次いで、40度の温水に浸漬し、スポンジで擦ることによりドット状のパターン層を溶解除去し、次いで水でリンスした後、乾燥してストライプ状の導電性パターン層を形成した。PETフィルム表面の導電パターン層は、正確にパターン層のストライプ状に対応したストライプ状のものであり、ライン幅が300μm、ライン間のスペースが50μmであった。このようにして、ストライプ状の導電性パターン層が形成されたPETフィルムを2枚作製した。
単純マトリックス方式のマトリックス表示を行うため、図4に示すように、前面基板として用いられるPETフィルム402の表示エリアには横ストライプ状に導電性パターン層(電極ライン)406が形成されるようにし、背面基板401として用いられるPETフィルムの表示エリアには縦ストライプ状の導電性パターン層(電極ライン)405が形成されるようにした。
3.情報表示用パネルの作製
次に、上記で作製した導電性パターン層が形成されたPETフィルムを用いて、実施例3と同様にして、情報表示用パネルを作製した。
本願発明の第1の光透過性電磁波シールド材の製造方法の各工程を、断面図を用いて説明した図である。 前処理層のパターンの一例を示す模式図である。 本願発明の第2の光透過性電磁波シールド材の製造方法の各工程を、断面図を用いて説明した図である。 情報表示パネルの基板の説明図である。 情報表示パネルの隔壁の説明図である。 情報表示パネルの説明図である。
符号の説明
110…透明基材、
120、220…導電性パターン層、
130…金属導電層、
121…導電性パターン層の開口部、
140…除去用パターン層、
401…背面基板、
402…前面基板、
403W…白色表示媒体、
403B…黒色表示媒体、
404…隔壁、
405…導電性パターン層(電極ライン)、
406…導電性パターン層(電極ライン)、
431…表示エリア、
432…表示エリア、
442…シール剤、
443…接着剤。

Claims (15)

  1. 導電性高分子を含む溶液を透明基材上にパターン状に印刷することにより、前記透明基材上に導電性パターン層を形成する工程を有することを特徴とする導電性部材の製造方法。

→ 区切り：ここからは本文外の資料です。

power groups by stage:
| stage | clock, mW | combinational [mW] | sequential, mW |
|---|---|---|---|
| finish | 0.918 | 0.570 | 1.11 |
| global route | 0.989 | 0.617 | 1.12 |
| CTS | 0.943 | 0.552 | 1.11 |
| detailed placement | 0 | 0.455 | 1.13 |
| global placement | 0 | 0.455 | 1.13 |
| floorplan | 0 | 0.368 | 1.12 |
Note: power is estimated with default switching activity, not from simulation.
==> config.mk <==
export PLATFORM = sky130hd
export DESIGN_NAME = result_buffer
export DESIGN_NICKNAME = d
export VERILOG_FILES = /design/src/hdl/nn_classifier_pkg.sv /design/src/hdl/result_buffer.sv
export VERILOG_INCLUDE_DIRS = /design/src /design/src/hdl
export SDC_FILE = /design/constraint.sdc
export NUM_CORES = 1
export LEC_CHECK = 0
export ABC_CLOCK_PERIOD_IN_PS = 800
export BUFFER_PORTS_ARGS = -buffer_cell sky130_fd_sc_hd__buf_2
export CAP_MARGIN = 40
export CORE_ASPECT_RATIO = 1.75
export CORE_MARGIN = 5
export CORE_UTILIZATION = 27
export CTS_BUF_LIST = sky130_fd_sc_hd__clkbuf_8
export DETAILED_ROUTE_END_ITERATION = 16
export GPL_ROUTABILITY_DRIVEN = 0
export SLEW_MARGIN = 20
export SYNTH_ARGS = -nofsm -noshare
export SYNTH_HDL_FRONTEND = slang
export SYNTH_SLANG_ARGS = --single-unit
==> constraint.sdc <==
create_clock -name clk -period 0.8 [get_ports clk]
set_clock_uncertainty 0.05 [all_clocks]
set_input_delay 0.04 -clock clk [delete_from_list [all_inputs] [get_ports clk]]
set_output_delay 0.04 -clock clk [all_outputs]
set_load 0.005 [all_outputs]
--- src/hdl/nn_classifier_defines.svh ---
`ifndef NN_CLASSIFIER_DEFINES_SVH
`define NN_CLASSIFIER_DEFINES_SVH

// Lane and row geometry
`define NN_LANES       4       // Class lanes per row
`define NN_WORD_W      16      // Q8.8 lane word
`define NN_ROW_W       64      // One memory row
`define NN_BYTES       8       // Byte enables per row

// Operand memory map
`define NN_ADDR_W      4
`define NN_FEATURES    9       // Feature rows 0..8
`define NN_BIAS_ROW    9       // Biases follow the weights

// Arithmetic
`define NN_FRAC_BITS   8
`define NN_ACC_W       40      // Headroom for nine 32-bit products
`define NN_RES_ADDR_W  2

`endif

--- src/hdl/nn_classifier_pkg.sv ---
`default_nettype none

`include "nn_classifier_defines.svh"

package nn_classifier_pkg;

    typedef logic signed [`NN_WORD_W-1:0] lane_word_t;   // Signed Q8.8

    // Lane 0 in the top bits, same order as class_e
    typedef struct packed {
        lane_word_t dos;
        lane_word_t portscan;
        lane_word_t ddos;
        lane_word_t patator;
    } row_t;

    typedef struct packed {
        logic                   en;
        logic [`NN_BYTES-1:0]   byte_we;
        logic [`NN_ADDR_W-1:0]  addr;
        row_t                   data;
    } mem_wr_t;

    typedef struct packed {
        logic                   en;
        logic [`NN_ADDR_W-1:0]  addr;
    } mem_rd_t;

    typedef struct packed {
        logic acc_clear;   // Zero all accumulators
        logic acc_en;      // Add one product per lane
        logic bias_en;     // Add bias and produce scores
    } mac_ctrl_t;

    // Lane index, doubles as result address
    typedef enum logic [`NN_RES_ADDR_W-1:0] {DOS, PORTSCAN, DDOS, PATATOR} class_e;

    typedef enum logic [2:0] {IDLE, FETCH, BIAS, SCORE, STORE} seq_state_e;

endpackage

`default_nettype wire

--- src/hdl/neuron_mac_array.sv ---
`default_nettype none

`include "nn_classifier_defines.svh"

module neuron_mac_array (
    input  wire                          clk,
    input  wire                          rst_n,
    input  wire nn_classifier_pkg::row_t sample_row,
    input  wire nn_classifier_pkg::row_t weight_row,
    input  wire nn_classifier_pkg::mac_ctrl_t mac_ctrl,
    output nn_classifier_pkg::row_t      scores,
    output logic                         scores_valid
);
    import nn_classifier_pkg::*;

    localparam logic signed [`NN_ACC_W-1:0] SAT_MAX = 2**(`NN_WORD_W-1) - 1;

    logic [`NN_ROW_W-1:0]         x_bits;
    logic [`NN_ROW_W-1:0]         w_bits;
    logic [`NN_ROW_W-1:0]         act_bits;   // Packed next scores
    lane_word_t                   x_lane  [`NN_LANES];
    lane_word_t                   w_lane  [`NN_LANES];   // Weight, or bias on the last row
    logic signed [`NN_ACC_W-1:0]  prod    [`NN_LANES];
    logic signed [`NN_ACC_W-1:0]  acc     [`NN_LANES];
    logic signed [`NN_ACC_W-1:0]  biased  [`NN_LANES];
    logic signed [`NN_ACC_W-1:0]  shifted [`NN_LANES];

    assign x_bits = sample_row;
    assign w_bits = weight_row;

    always_comb
    begin
        for (int i = 0; i < `NN_LANES; i++)
        begin
            // Lane 0 sits in the top word
            x_lane[i] = x_bits[`NN_ROW_W-1-i*`NN_WORD_W -: `NN_WORD_W];
            w_lane[i] = w_bits[`NN_ROW_W-1-i*`NN_WORD_W -: `NN_WORD_W];
            prod[i]   = x_lane[i] * w_lane[i];   // Q16.16, full width
            // Bias up to Q16.16 before adding
            biased[i]  = acc[i] + (`NN_ACC_W'(w_lane[i]) <<< `NN_FRAC_BITS);
            shifted[i] = biased[i] >>> `NN_FRAC_BITS;   // Back to Q8.8
            // ReLU also covers the low saturation bound
            if (shifted[i] < 0)
                act_bits[`NN_ROW_W-1-i*`NN_WORD_W -: `NN_WORD_W] = '0;
            else if (shifted[i] > SAT_MAX)
                act_bits[`NN_ROW_W-1-i*`NN_WORD_W -: `NN_WORD_W] = SAT_MAX[`NN_WORD_W-1:0];
            else
                act_bits[`NN_ROW_W-1-i*`NN_WORD_W -: `NN_WORD_W] = shifted[i][`NN_WORD_W-1:0];
        end
    end

    always_ff @(posedge clk or negedge rst_n) begin
        if (!rst_n)
        begin
            for (int i = 0; i < `NN_LANES; i++)
                acc[i] <= '0;
        end
        else if (mac_ctrl.acc_clear)
        begin
            for (int i = 0; i < `NN_LANES; i++)
                acc[i] <= '0;
        end
        else if (mac_ctrl.acc_en)
        begin
            for (int i = 0; i < `NN_LANES; i++)
                acc[i] <= acc[i] + prod[i];
        end
    end

    // Scores one cycle after bias_en
    always_ff @(posedge clk or negedge rst_n) begin
        if (!rst_n)
            scores_valid <= 1'b0;
        else
            scores_valid <= mac_ctrl.bias_en;
    end

    always_ff @(posedge clk)
    begin
        if (mac_ctrl.bias_en)
            scores <= act_bits;
    end

endmodule

`default_nettype wire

  2. 前記導電性高分子が、ポリアニリン、ポリチオフェン、ポリピロール、ポリアセチレン、ポリパラフェニレン、ポリシラン、ポリフルオレン、及びポリフェニレンビニレンよりなる群から選択される少なくとも一種であることを特徴とする請求項1に記載の導電性部材の製造方法。
  3. 前記導電性高分子が、ポリチオフェンであることを特徴とする請求項1又は2に記載の導電性部材の製造方法。

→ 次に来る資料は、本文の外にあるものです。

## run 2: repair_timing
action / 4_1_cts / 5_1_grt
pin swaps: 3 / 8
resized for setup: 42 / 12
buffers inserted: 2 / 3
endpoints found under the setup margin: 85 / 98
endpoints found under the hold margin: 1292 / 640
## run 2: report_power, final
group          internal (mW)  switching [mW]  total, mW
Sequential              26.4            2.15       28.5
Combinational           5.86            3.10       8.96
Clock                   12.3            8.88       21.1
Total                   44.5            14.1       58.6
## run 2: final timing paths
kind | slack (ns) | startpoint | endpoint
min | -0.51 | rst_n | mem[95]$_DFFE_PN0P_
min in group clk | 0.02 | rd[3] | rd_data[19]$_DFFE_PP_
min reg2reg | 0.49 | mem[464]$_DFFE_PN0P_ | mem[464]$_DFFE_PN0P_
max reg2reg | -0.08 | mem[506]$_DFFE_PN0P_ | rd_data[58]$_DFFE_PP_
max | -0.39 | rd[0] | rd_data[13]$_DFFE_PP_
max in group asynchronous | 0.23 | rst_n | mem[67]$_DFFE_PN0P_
### src/source/sad_pkg.sv
// shared widths, counts and bus types for the self-attention engine
// input beat, Q/K/V buffer write and read requests, projected vectors
package sad_pkg;

    // ########################################################################
    // dimensions and widths
    // ########################################################################

    localparam int DIM      = 8;
    localparam int ELEMS    = 64;
    localparam int IN_BEATS = 192;
    localparam int DATA_W   = 8;
    // sum of eight 8x8 products
    localparam int PROJ_W   = 19;
    // sum of eight 19x19 products
    localparam int SCORE_W  = 41;
    // after relu and divide by three, unsigned
    localparam int SCALED_W = 40;
    localparam int OUT_W    = 63;
    localparam int ROWS_W   = 4;
    localparam int IDX_W    = 6;

    // ########################################################################
    // bus types
    // ########################################################################

    // one input beat
    typedef struct packed {
        logic                     valid;
        logic [ROWS_W-1:0]        rows;
        logic signed [DATA_W-1:0] x;
        logic signed [DATA_W-1:0] wq;
        logic signed [DATA_W-1:0] wk;
        logic signed [DATA_W-1:0] wv;
    } sad_in_t;

    typedef enum logic [1:0] {
        SEL_Q = 2'd0,
        SEL_K = 2'd1,
        SEL_V = 2'd2
    } qkv_sel_t;

    // one buffer write, idx is row-major
    typedef struct packed {
        logic              valid;
        qkv_sel_t          sel;
        logic [IDX_W-1:0]  idx;
        logic [PROJ_W-1:0] data;
    } qkv_wr_t;

    // row picks the Q row, col picks the K row and the V column
    typedef struct packed {
        logic [2:0] row;
        logic [2:0] col;
    } qkv_rd_t;

    typedef logic [DIM-1:0][PROJ_W-1:0] proj_vec_t;

endpackage

### src/source/sad_qkv_buffer.sv
// Q/K/V register store
// three 64-entry arrays written through one steered port,
// combinational Q row, K row and transposed V column reads
`timescale 1ns/1ps

module sad_qkv_buffer import sad_pkg::*; (
    input  logic      clk,
    input  logic      rst_n,
    input  qkv_wr_t   wr,
    input  qkv_rd_t   rd,
    output proj_vec_t q_row,
    output proj_vec_t k_row,
    output proj_vec_t v_col
);

    logic [PROJ_W-1:0] q_mem [ELEMS];
    logic [PROJ_W-1:0] k_mem [ELEMS];
    logic [PROJ_W-1:0] v_mem [ELEMS];

    // ########################################################################
    // write port
    // ########################################################################

    always_ff @(posedge clk or negedge rst_n) begin
        if (!rst_n) begin
            for (int i = 0; i < ELEMS; i++) begin
                q_mem[i] <= '0;
                k_mem[i] <= '0;
                v_mem[i] <= '0;
            end
        end else if (wr.valid) begin
            case (wr.sel)
                SEL_Q:   q_mem[wr.idx] <= wr.data;
                SEL_K:   k_mem[wr.idx] <= wr.data;
                default: v_mem[wr.idx] <= wr.data;
            endcase
        end
    end

    // ########################################################################
    // read ports
    // ########################################################################

    // K is read by row so that Q*K^T needs no transpose,
    // V is gathered down a column from eight rows
    always_comb begin
        for (int c = 0; c < DIM; c++) begin
            q_row[c] = q_mem[rd.row * DIM + c];
            k_row[c] = k_mem[rd.col * DIM + c];
            v_col[c] = v_mem[c * DIM + rd.col];
        end
    end

endmodule
--- config.mk ---
export PLATFORM = sky130hd
export DESIGN_NAME = rgmii_rx_top
export DESIGN_NICKNAME = d
export VERILOG_FILES = /design/src/eth_rx_pkg.sv /design/src/rgmii_rx_capture.sv /design/src/eth_crc32.sv /design/src/rx_frame_ctrl.sv /design/src/rx_stats_regs.sv /design/src/rgmii_rx_top.sv
export SDC_FILE = /design/constraint.sdc
export NUM_CORES = 1
export LEC_CHECK = 0
export ABC_CLOCK_PERIOD_IN_PS = 2400
export BUFFER_PORTS_ARGS = -buffer_cell sky130_fd_sc_hd__buf_2
export CORE_MARGIN = 2
export CORE_UTILIZATION = 35
export CTS_CLUSTER_SIZE = 28
export DETAILED_ROUTE_END_ITERATION = 10
export HOLD_SLACK_MARGIN = 0.15
export MAX_ROUTING_LAYER = met4
export PLACE_DENSITY = 0.61
export SLEW_MARGIN = 20
export SYNTH_ARGS = -nofsm -noshare
export SYNTH_HDL_FRONTEND = slang
export SYNTH_SLANG_ARGS = --single-unit
--- constraint.sdc ---
create_clock -name gmii_rxc -period 2.4 [get_ports gmii_rxc]
set_clock_uncertainty 0.15 [all_clocks]
set_input_delay 0.48 -clock gmii_rxc [delete_from_list [all_inputs] [get_ports gmii_rxc]]
set_output_delay 0.48 -clock gmii_rxc [all_outputs]
set_load 0.01 [all_outputs]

  4. 前記導電性高分子を含む溶液が、ポリアクリル酸、ポリメタクリル酸、ポリマレイン酸、ポリスチレンスルホン酸、及びポリビニルスルホン酸よりなる群から選択される少なくとも一種のドーパントをさらに含有することを特徴とする請求項1〜3のいずれか1項に記載の導電性部材の製造方法。
  5. 前記導電性高分子溶液を透明基材上にパターン状に印刷した後、80〜160℃で乾燥させることを特徴とする請求項1〜5のいずれか1項に記載の導電性部材の製造方法。

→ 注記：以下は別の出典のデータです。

**src/branch_pkg.sv**
```systemverilog
// Branch resolution unit shared definitions
// Instruction field types, RISC-V opcode and funct3 codes, the control-flow
// kind of a slot and the structs passed between decode, execute and result

package branch_pkg;

  ////////////////////
  // Field types

  typedef logic [31:0] insn_t;
  typedef logic [6:0]  opcode_t;
  typedef logic [2:0]  funct3_t;

  // Upper bit means predicted taken
  typedef logic [1:0]  bp_predict_t;

  ////////////////////
  // Major opcodes

  localparam opcode_t OPC_JAL     = 7'b1101111;
  localparam opcode_t OPC_JALR    = 7'b1100111;
  localparam opcode_t OPC_BRANCH  = 7'b1100011;
  localparam opcode_t OPC_MISCMEM = 7'b0001111;

  ////////////////////
  // Minor function codes

  localparam funct3_t F3_BEQ     = 3'b000;
  localparam funct3_t F3_BNE     = 3'b001;
  localparam funct3_t F3_BLT     = 3'b100;
  localparam funct3_t F3_BGE     = 3'b101;
  localparam funct3_t F3_BLTU    = 3'b110;
  localparam funct3_t F3_BGEU    = 3'b111;
  localparam funct3_t F3_JALR    = 3'b000;
  localparam funct3_t F3_FENCE   = 3'b000;
  localparam funct3_t F3_FENCE_I = 3'b001;

  // Control-flow kind of the slot
  typedef enum logic [2:0] {
    BR_NONE    = 3'd0,
    BR_JAL     = 3'd1,
    BR_JALR    = 3'd2,
    BR_BRANCH  = 3'd3,
    BR_FENCE   = 3'd4,
    BR_FENCE_I = 3'd5
  } br_kind_e;

  // Decode to execute
  typedef struct packed {
    br_kind_e    kind;
    funct3_t     funct3;
    logic [31:0] imm;
    logic        is_16bit;
  } br_decode_t;

  // Execute to result
  typedef struct packed {
    logic bubble;
    logic taken;
    logic bp_update;
    logic flush;
    logic ic_invalidate;
    logic dc_clean;
    logic misaligned;
  } br_ctrl_t;

endpackage

```
**src/branch_decode.sv**
```systemverilog
// Branch decode
// Classifies the instruction word as JAL, JALR, conditional branch, FENCE,
// FENCE.I or none, and extracts the sign-extended J and B immediates

`timescale 1ns/1ns

module branch_decode (
  input  branch_pkg::insn_t      insn_i,
  input  logic                   bubble_i,
  output branch_pkg::br_decode_t dec_o
);
  import branch_pkg::*;

  opcode_t     opcode;
  funct3_t     funct3;
  logic        fence_regs_zero;
  logic [20:0] imm_j;
  logic [12:0] imm_b;
  br_kind_e    kind;

  assign opcode = insn_i[6:0];
  assign funct3 = insn_i[14:12];

  // FENCE and FENCE.I require rs1 and rd to be x0
  assign fence_regs_zero = (insn_i[19:15] == 5'd0) && (insn_i[11:7] == 5'd0);

  ////////////////////
  // Immediates

  assign imm_j = {insn_i[31], insn_i[19:12], insn_i[20], insn_i[30:21], 1'b0};
  assign imm_b = {insn_i[31], insn_i[7], insn_i[30:25], insn_i[11:8], 1'b0};

  ////////////////////
  // Kind

  always_comb begin
    kind = BR_NONE;
    if (!bubble_i) begin
      case (opcode)
        OPC_JAL: begin
          kind = BR_JAL;
        end
        OPC_JALR: begin
          if (funct3 == F3_JALR) begin
            kind = BR_JALR;
          end
        end
        OPC_BRANCH: begin
          case (funct3)
            F3_BEQ, F3_BNE, F3_BLT, F3_BGE, F3_BLTU, F3_BGEU: kind = BR_BRANCH;
            default: kind = BR_NONE;
          endcase
        end
        OPC_MISCMEM: begin
          if (fence_regs_zero && funct3 == F3_FENCE) begin
            kind = BR_FENCE;
          end else if (fence_regs_zero && funct3 == F3_FENCE_I &&
                       insn_i[31:20] == 12'd0) begin
            kind = BR_FENCE_I;
          end
        end
        default: begin
          kind = BR_NONE;
        end
      endcase
    end
  end

  always_comb begin
    dec_o.kind   = kind;
    dec_o.funct3 = funct3;
    // JAL uses the J-type immediate, everything else the B-type one
    if (kind == BR_JAL) begin
      dec_o.imm = 32'($signed(imm_j));
    end else begin
      dec_o.imm = 32'($signed(imm_b));
    end
    dec_o.is_16bit = ~&insn_i[1:0];
  end

endmodule

```
**src/branch_execute.sv**
```systemverilog
// Branch execute
// Evaluates the branch condition, computes jump and branch targets and the
// fall-through PC, and forms the flush, predictor and cache requests.
// Also flags misaligned targets for the selected alignment

`timescale 1ns/1ns

module branch_execute #(
  parameter int XLEN    = 32,
  parameter int HAS_RVC = 0
) (
  input  branch_pkg::br_decode_t  dec_i,
  input  logic [XLEN-1:0]         pc_i,
  input  logic [XLEN-1:0]         opa_i,
  input  logic [XLEN-1:0]         opb_i,
  input  branch_pkg::bp_predict_t bp_predict_i,
  input  logic                    misaligned_i,
  output branch_pkg::br_ctrl_t    ctrl_o,
  output logic [XLEN-1:0]         nxt_pc_o
);
  import branch_pkg::*;

  // Low PC bits that must be zero for a legal target
  localparam logic [1:0] ALIGN_MASK = (HAS_RVC != 0) ? 2'b01 : 2'b11;

  logic [XLEN-1:0] imm_ext;
  logic [XLEN-1:0] pc_seq;
  logic [XLEN-1:0] pc_rel;
  logic [XLEN-1:0] jalr_sum;
  logic [XLEN-1:0] jalr_tgt;
  logic            op_eq;
  logic            op_lt;
  logic            op_ltu;
  logic            cond;
  logic            pred_taken;

  ////////////////////
  // Addresses

  assign imm_ext  = XLEN'($signed(dec_i.imm));
  assign pc_seq   = pc_i + (dec_i.is_16bit ? XLEN'(2) : XLEN'(4));
  assign pc_rel   = pc_i + imm_ext;
  assign jalr_sum = opa_i + opb_i;
  assign jalr_tgt = {jalr_sum[XLEN-1:1], 1'b0};

  assign pred_taken = bp_predict_i[1];

  ////////////////////
  // Branch condition

  assign op_eq  = (opa_i == opb_i);
  assign op_lt  = ($signed(opa_i) < $signed(opb_i));
  assign op_ltu = (opa_i < opb_i);

  always_comb begin
    case (dec_i.funct3)
      F3_BEQ:  cond = op_eq;
      F3_BNE:  cond = ~op_eq;
      F3_BLT:  cond = op_lt;
      F3_BGE:  cond = ~op_lt;
      F3_BLTU: cond = op_ltu;
      F3_BGEU: cond = ~op_ltu;
      default: cond = 1'b0;
    endcase
  end

  ////////////////////
  // Control and next PC

  always_comb begin
    logic changes_flow;
    logic target_bad;

    ctrl_o       = '0;
    nxt_pc_o     = pc_seq;
    changes_flow = 1'b0;

    case (dec_i.kind)
      BR_JAL: begin
        changes_flow = 1'b1;
        ctrl_o.taken = 1'b1;
        // Fetch already redirected when the jump was predicted
        ctrl_o.flush = ~pred_taken;
        nxt_pc_o     = pc_rel;
      end
      BR_JALR: begin
        changes_flow = 1'b1;
        ctrl_o.taken = 1'b1;
        ctrl_o.flush = 1'b1;
        nxt_pc_o     = jalr_tgt;
      end
      BR_BRANCH: begin
        changes_flow     = 1'b1;
        ctrl_o.taken     = cond;
        ctrl_o.bp_update = 1'b1;
        ctrl_o.flush     = cond ^ pred_taken;
        nxt_pc_o         = cond ? pc_rel : pc_seq;
      end
      BR_FENCE_I: begin
        ctrl_o.flush         = 1'b1;
        ctrl_o.ic_invalidate = 1'b1;
        ctrl_o.dc_clean      = 1'b1;
      end
      BR_FENCE: begin
        // Treated as a no-op that retires
        ctrl_o.bubble = 1'b0;
      end
      default: begin
        ctrl_o.bubble = 1'b1;
      end
    endcase

    target_bad        = |(nxt_pc_o[1:0] & ALIGN_MASK);
    ctrl_o.misaligned = misaligned_i | (changes_flow & target_bad);
  end

endmodule

```
**src/branch_result.sv**
```systemverilog
// Branch result registers
// Registers the resolved control-flow result with stall and kill handling,
// and keeps the global history of resolved branch outcomes

`timescale 1ns/1ns

module branch_result #(
  parameter int              XLEN           = 32,
  parameter logic [XLEN-1:0] PC_INIT        = 'h200,
  parameter int              BP_GLOBAL_BITS = 2
) (
  input  logic                      clk_i,
  input  logic                      rst_ni,
  input  logic                      stall_i,
  input  logic                      kill_i,
  input  branch_pkg::br_ctrl_t      ctrl_i,
  input  logic [XLEN-1:0]           nxt_pc_i,
  input  branch_pkg::bp_predict_t   bp_predict_i,
  input  logic [BP_GLOBAL_BITS-1:0] bp_history_i,
  output logic [XLEN-1:0]           nxt_pc_o,
  output logic                      bubble_o,
  output logic                      flush_o,
  output logic                      ic_invalidate_o,
  output logic                      dc_clean_o,
  output logic                      misaligned_o,
  output branch_pkg::bp_predict_t   bp_predict_o,
  output logic                      bp_btaken_o,
  output logic                      bp_update_o,
  output logic [BP_GLOBAL_BITS-1:0] bp_history_update_o,
  output logic [BP_GLOBAL_BITS-1:0] bp_history_o
);

  logic                    pulse_en;
  logic [BP_GLOBAL_BITS:0] history;

  // Pulses only leave for a slot that advances and is not killed
  assign pulse_en = ~stall_i & ~kill_i;

  ////////////////////
  // Slot state

  always_ff @(posedge clk_i or negedge rst_ni) begin
    if (!rst_ni) begin
      nxt_pc_o            <= PC_INIT;
      bubble_o            <= 1'b1;
      misaligned_o        <= 1'b0;
      bp_predict_o        <= '0;
      bp_btaken_o         <= 1'b0;
      bp_history_update_o <= '0;
    end else if (!stall_i) begin
      nxt_pc_o            <= nxt_pc_i;
      bubble_o            <= kill_i | ctrl_i.bubble;
      // A flushing branch drops the exception of the slot behind it
      misaligned_o        <= ~kill_i & ~flush_o & ctrl_i.misaligned;
      bp_predict_o        <= bp_predict_i;
      bp_btaken_o         <= ctrl_i.taken;
      bp_history_update_o <= bp_history_i;
    end
  end

  ////////////////////
  // Pulses

  // Flush comes out of reset high so fetch starts at PC_INIT
  always_ff @(posedge clk_i or negedge rst_ni) begin
    if (!rst_ni) begin
      flush_o         <= 1'b1;
      ic_invalidate_o <= 1'b0;
      dc_clean_o      <= 1'b0;
      bp_update_o     <= 1'b0;
    end else begin
      flush_o         <= pulse_en & ctrl_i.flush;
      ic_invalidate_o <= pulse_en & ctrl_i.ic_invalidate;
      dc_clean_o      <= pulse_en & ctrl_i.dc_clean;
      bp_update_o     <= pulse_en & ctrl_i.bp_update;
    end
  end

  ////////////////////
  // Global history

  always_ff @(posedge clk_i or negedge rst_ni) begin
    if (!rst_ni) begin
      history <= '0;
    end else if (pulse_en && ctrl_i.bp_update) begin
      history <= {history[BP_GLOBAL_BITS-1:0], ctrl_i.taken};
    end
  end

  // The newest bit is the branch being reported, so leave it out
  assign bp_history_o = history[BP_GLOBAL_BITS:1];

endmodule

```
**src/branch_unit.sv**
```systemverilog
// Branch resolution unit
// Resolves jumps, conditional branches and fences at the decode/execute
// boundary and returns a registered next PC, flush and predictor update

`timescale 1ns/1ns

module branch_unit #(
  parameter int              XLEN           = 32,
  parameter logic [XLEN-1:0] PC_INIT        = 'h200,
  parameter int              BP_GLOBAL_BITS = 2,
  parameter int              HAS_RVC        = 0
) (
  input  logic                      clk_i,
  input  logic                      rst_ni,
  input  logic                      stall_i,
  input  logic                      kill_i,
  input  logic                      bubble_i,
  input  branch_pkg::insn_t         insn_i,
  input  logic [XLEN-1:0]           pc_i,
  input  logic [XLEN-1:0]           opa_i,
  input  logic [XLEN-1:0]           opb_i,
  input  branch_pkg::bp_predict_t   bp_predict_i,
  input  logic [BP_GLOBAL_BITS-1:0] bp_history_i,
  input  logic                      misaligned_i,
  output logic [XLEN-1:0]           nxt_pc_o,
  output logic                      bubble_o,
  output logic                      flush_o,
  output logic                      ic_invalidate_o,
  output logic                      dc_clean_o,
  output logic                      misaligned_o,
  output branch_pkg::bp_predict_t   bp_predict_o,
  output logic                      bp_btaken_o,
  output logic                      bp_update_o,
  output logic [BP_GLOBAL_BITS-1:0] bp_history_update_o,
  output logic [BP_GLOBAL_BITS-1:0] bp_history_o
);
  import branch_pkg::*;

  br_decode_t      dec;
  br_ctrl_t        ctrl;
  logic [XLEN-1:0] nxt_pc;

  branch_decode decode_i (
    .insn_i   (insn_i),
    .bubble_i (bubble_i),
    .dec_o    (dec)
  );

  branch_execute #(
    .XLEN    (XLEN),
    .HAS_RVC (HAS_RVC)
  ) execute_i (
    .dec_i        (dec),
    .pc_i         (pc_i),
    .opa_i        (opa_i),
    .opb_i        (opb_i),
    .bp_predict_i (bp_predict_i),
    .misaligned_i (misaligned_i),
    .ctrl_o       (ctrl),
    .nxt_pc_o     (nxt_pc)
  );

  branch_result #(
    .XLEN           (XLEN),
    .PC_INIT        (PC_INIT),
    .BP_GLOBAL_BITS (BP_GLOBAL_BITS)
  ) result_i (
    .clk_i               (clk_i),
    .rst_ni              (rst_ni),
    .stall_i             (stall_i),
    .kill_i              (kill_i),
    .ctrl_i              (ctrl),
    .nxt_pc_i            (nxt_pc),
    .bp_predict_i        (bp_predict_i),
    .bp_history_i        (bp_history_i),
    .nxt_pc_o            (nxt_pc_o),
    .bubble_o            (bubble_o),
    .flush_o             (flush_o),
    .ic_invalidate_o     (ic_invalidate_o),
    .dc_clean_o          (dc_clean_o),
    .misaligned_o        (misaligned_o),
    .bp_predict_o        (bp_predict_o),
    .bp_btaken_o         (bp_btaken_o),
    .bp_update_o         (bp_update_o),
    .bp_history_update_o (bp_history_update_o),
    .bp_history_o        (bp_history_o)
  );

endmodule

```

  6. 透明基材上に溶剤に対して可溶な材料を含む印刷インクをパターン状に印刷して、除去用パターン層を形成する工程、
    前記除去用パターン層を有する透明基材上に、導電性高分子を含む溶液を塗布及び乾燥させることにより、導電性高分子層を形成する工程、及び
    前記溶剤により前記除去用パターン層及び前記除去用パターン層上の導電性高分子層を除去することにより、導電性パターン層を形成する工程、
    を含む導電性部材の製造方法。
  7. 前記溶剤に対して可溶な材料が、ポリビニルアルコールである請求項6に記載の導電性部材の製造方法。
  8. 前記溶剤が、水であることを特徴とする請求項6又は7に記載の導電性部材の製造方法。
  9. 前記導電性高分子が、ポリアニリン、ポリチオフェン、ポリピロール、ポリアセチレン、ポリパラフェニレン、ポリシラン、ポリフルオレン、及びポリフェニレンビニレンよりなる群から選択される少なくとも一種であることを特徴とする請求項6〜8のいずれか1項に記載の導電性部材の製造方法。
  10. 前記導電性高分子を含む溶液が、ポリアクリル酸、ポリメタクリル酸、ポリマレイン酸、ポリスチレンスルホン酸、及びポリビニルスルホン酸よりなる群から選択される少なくとも一種のドーパントをさらに含有することを特徴とする請求項6〜9のいずれか1項に記載の導電性部材の製造方法。
  11. 前記導電性高分子を含む溶液を塗布した後、80〜160℃で加熱することにより乾燥させることを特徴とする請求項6〜10のいずれか1項に記載の導電性部材の製造方法。
  12. 請求項1〜11のいずれか1項に記載の方法により得られた導電性部材。
  13. パターン状に形成された導電性高分子を含む導電性パターン層を透明基材上に有することを特徴とする導電性部材。
  14. 請求項12又は13に記載の導電性部材を用いたことを特徴とする光透過性電磁波シールド材。
  15. 請求項12又は13に記載の導電性部材を用いたことを特徴とする情報表示用パネル。